民間ディベロッパーのプロジェクトは、市場経済の自由な運動ではなく、都市再生を推進する国策から産出された。都市計画・建築規制の大胆な緩和、とくに容積率上限の大幅な引き上げ、国公有地の払い下げ、道路基盤などの公共施設の整備、住宅購入支援、金融緩和による不動産投資刺激などの多岐にわたる施策手段が大規模開発を可能にした。都市再生は、新自由主義の影響下で、民間資本の大がかりな導入をともない、より自由な市場経済にもとづくとされていたが、しかし、ディベロッパーに対する国家の寛大な援助と保護を抜きにして成り立たなかった。(1)

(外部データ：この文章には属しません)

--- src/rtl/lmsm_sequencer_pkg.sv ---
// Shared opcodes, state encoding and sizing for the lm/sm micro-op sequencer.
// Imported by the interface, the lowest-set-bit picker and the sequencer top.
package lmsm_sequencer_pkg;

    localparam int NREG = 8;
    localparam int OFFW = 3;

    localparam logic [3:0] OP_ADD = 4'b0000;
    localparam logic [3:0] OP_ADI = 4'b0001;
    localparam logic [3:0] OP_NDU = 4'b0010;
    localparam logic [3:0] OP_LHI = 4'b0011;
    localparam logic [3:0] OP_LW  = 4'b0100;
    localparam logic [3:0] OP_SW  = 4'b0101;
    localparam logic [3:0] OP_LM  = 4'b0110;
    localparam logic [3:0] OP_SM  = 4'b0111;

    typedef enum logic {
        IDLE = 1'b0,
        SEQ  = 1'b1
    } state_t;

endpackage

--- src/rtl/lmsm_sequencer_if.sv ---
// ID-stage inputs and micro-op outputs of the lm/sm sequencer.
// slave: sequencer side (DUT); master: pipeline side driving the ID fields.
interface lmsm_sequencer_if;
    import lmsm_sequencer_pkg::*;

    logic            validID;
    logic [3:0]      opcodeID;
    logic [2:0]      raID;
    logic [NREG-1:0] immID;
    logic            hold;
    logic            flush;
    logic            stallID;
    logic            busy;
    logic            uop_valid;
    logic            uop_load;
    logic [2:0]      uop_reg;
    logic [2:0]      uop_base;
    logic [OFFW-1:0] uop_off;
    logic            uop_last;
    logic [15:0]     stall_cycles;

    modport slave (
        input  validID, opcodeID, raID, immID, hold, flush,
        output stallID, busy, uop_valid, uop_load, uop_reg,
        output uop_base, uop_off, uop_last, stall_cycles
    );

    modport master (
        output validID, opcodeID, raID, immID, hold, flush,
        input  stallID, busy, uop_valid, uop_load, uop_reg,
        input  uop_base, uop_off, uop_last, stall_cycles
    );

endinterface

--- src/rtl/lmsm_sequencer_lsb_pick.sv ---
// Combinational lowest-set-bit finder over an NREG-bit register mask.
// Ports: mask_i in; idx_o index, onehot_o isolated bit, more_o popcount>=2.
module lmsm_sequencer_lsb_pick
    import lmsm_sequencer_pkg::*;
(
    input  logic [NREG-1:0] mask_i,
    output logic [OFFW-1:0] idx_o,
    output logic [NREG-1:0] onehot_o,
    output logic            more_o
);

    // Scan high to low so the lowest set bit is the final writer.
    always_comb begin
        idx_o = '0;
        for (int i = NREG - 1; i >= 0; i--) begin
            if (mask_i[i]) begin
                idx_o = OFFW'(i);
            end
        end
    end

    assign onehot_o = mask_i & (~mask_i + NREG'(1));

    // Clearing the lowest bit leaves something only if two or more were set.
    assign more_o = |(mask_i & (mask_i - NREG'(1)));

endmodule

--- src/rtl/lmsm_sequencer.sv ---
// Expands lm/sm in ID into one lw/sw-style micro-op per cycle, lowest reg first.
// Ports: clk, reset (async high), bus (slave). Macro LMSM_PERF_CNT_EN adds stall_cycles.
module lmsm_sequencer
    import lmsm_sequencer_pkg::*;
(
    input  logic        clk,
    input  logic        reset,
    lmsm_sequencer_if.slave bus
);

    state_t          state_q, state_d;
    logic [NREG-1:0] mask_q, mask_d;
    logic [OFFW-1:0] cnt_q, cnt_d;
    logic [2:0]      base_q, base_d;
    logic            load_q, load_d;

    logic            uv_q, uv_d;
    logic            ul_q, ul_d;
    logic [2:0]      ur_q, ur_d;
    logic [2:0]      ub_q, ub_d;
    logic [OFFW-1:0] uo_q, uo_d;
    logic            ulast_q, ulast_d;

    logic [NREG-1:0] sel;
    logic [OFFW-1:0] idx;
    logic [NREG-1:0] onehot;
    logic            more;
    logic            is_lmsm;
    logic            start;

    assign is_lmsm = (bus.opcodeID == OP_LM) | (bus.opcodeID == OP_SM);
    assign start   = bus.validID & is_lmsm & ~bus.hold & ~bus.flush
                   & (state_q == IDLE);
    assign sel     = (state_q == SEQ) ? mask_q : bus.immID;

    lmsm_sequencer_lsb_pick u_pick (
        .mask_i   (sel),
        .onehot_o (onehot),
        .idx_o    (idx),
        .more_o   (more)
    );

    // Hold does not mask the stall: ID must stay put while frozen too.
    always_comb begin
        bus.stallID = 1'b0;
        if (!reset && !bus.flush) begin
            if (state_q == SEQ) begin
                bus.stallID = more;
            end else begin
                bus.stallID = bus.validID & is_lmsm & more;
            end
        end
    end

    always_comb begin
        state_d = state_q;
        mask_d  = mask_q;
        cnt_d   = cnt_q;
        base_d  = base_q;
        load_d  = load_q;
        uv_d    = uv_q;
        ul_d    = ul_q;
        ur_d    = ur_q;
        ub_d    = ub_q;
        uo_d    = uo_q;
        ulast_d = ulast_q;
        if (bus.flush) begin
            state_d = IDLE;
            mask_d  = '0;
            cnt_d   = '0;
            uv_d    = 1'b0;
        end else if (!bus.hold) begin
            unique case (state_q)
                IDLE: begin
                    uv_d = 1'b0;
                    if (start && (bus.immID != '0)) begin
                        uv_d    = 1'b1;
                        ul_d    = (bus.opcodeID == OP_LM);
                        ur_d    = idx;
                        ub_d    = bus.raID;
                        uo_d    = '0;
                        ulast_d = ~more;
                        if (more) begin
                            state_d = SEQ;
                            mask_d  = bus.immID & ~onehot;
                            cnt_d   = OFFW'(1);
                            base_d  = bus.raID;
                            load_d  = (bus.opcodeID == OP_LM);
                        end
                    end
                end
                SEQ: begin
                    uv_d    = 1'b1;
                    ul_d    = load_q;
                    ur_d    = idx;
                    ub_d    = base_q;
                    uo_d    = cnt_q;
                    ulast_d = ~more;
                    mask_d  = mask_q & ~onehot;
                    cnt_d   = cnt_q + OFFW'(1);
                    if (!more) begin
                        state_d = IDLE;
                        mask_d  = '0;
                        cnt_d   = '0;
                    end
                end
                default: state_d = IDLE;
            endcase
        end
    end

    always_ff @(posedge clk or posedge reset) begin
        if (reset) begin
            state_q <= IDLE;
            mask_q  <= '0;
            cnt_q   <= '0;
            base_q  <= '0;
            load_q  <= 1'b0;
            uv_q    <= 1'b0;
            ul_q    <= 1'b0;
            ur_q    <= '0;
            ub_q    <= '0;
            uo_q    <= '0;
            ulast_q <= 1'b0;
        end else begin
            state_q <= state_d;
            mask_q  <= mask_d;
            cnt_q   <= cnt_d;
            base_q  <= base_d;
            load_q  <= load_d;
            uv_q    <= uv_d;
            ul_q    <= ul_d;
            ur_q    <= ur_d;
            ub_q    <= ub_d;
            uo_q    <= uo_d;
            ulast_q <= ulast_d;
        end
    end

    assign bus.busy      = (state_q == SEQ);
    assign bus.uop_valid = uv_q;
    assign bus.uop_load  = ul_q;
    assign bus.uop_reg   = ur_q;
    assign bus.uop_base  = ub_q;
    assign bus.uop_off   = uo_q;
    assign bus.uop_last  = ulast_q;

`ifdef LMSM_PERF_CNT_EN
    logic [15:0] scnt_q;

    always_ff @(posedge clk or posedge reset) begin
        if (reset) begin
            scnt_q <= '0;
        end else if (bus.stallID && (scnt_q != 16'hFFFF)) begin
            scnt_q <= scnt_q + 16'd1;
        end
    end

    assign bus.stall_cycles = scnt_q;
`else
    assign bus.stall_cycles = 16'h0000;
`endif

endmodule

 つまり、東京の高層マンション建設は政府が牽引したのである。このことは、1990年代から喧伝されたグローバル化の影響から、東京を「世界都市」にするという構想によって実施された。グローバル化は、民間企業を国家のしがらみから解放し、国際的に統一された市場で自由に競争しようという世界観に寄ってたっている。けれども、その世界観から生まれるはずだった東京の姿は、つよい国家の介入があってつくり出されたものであったという事実は、なんとも皮肉な話である。


【参考文献】
(1) 平山洋介『マイホームの彼方に 住宅政策の戦後史をどう読むか』(2020)
  その他、基本的には平山の同著を参考にしている。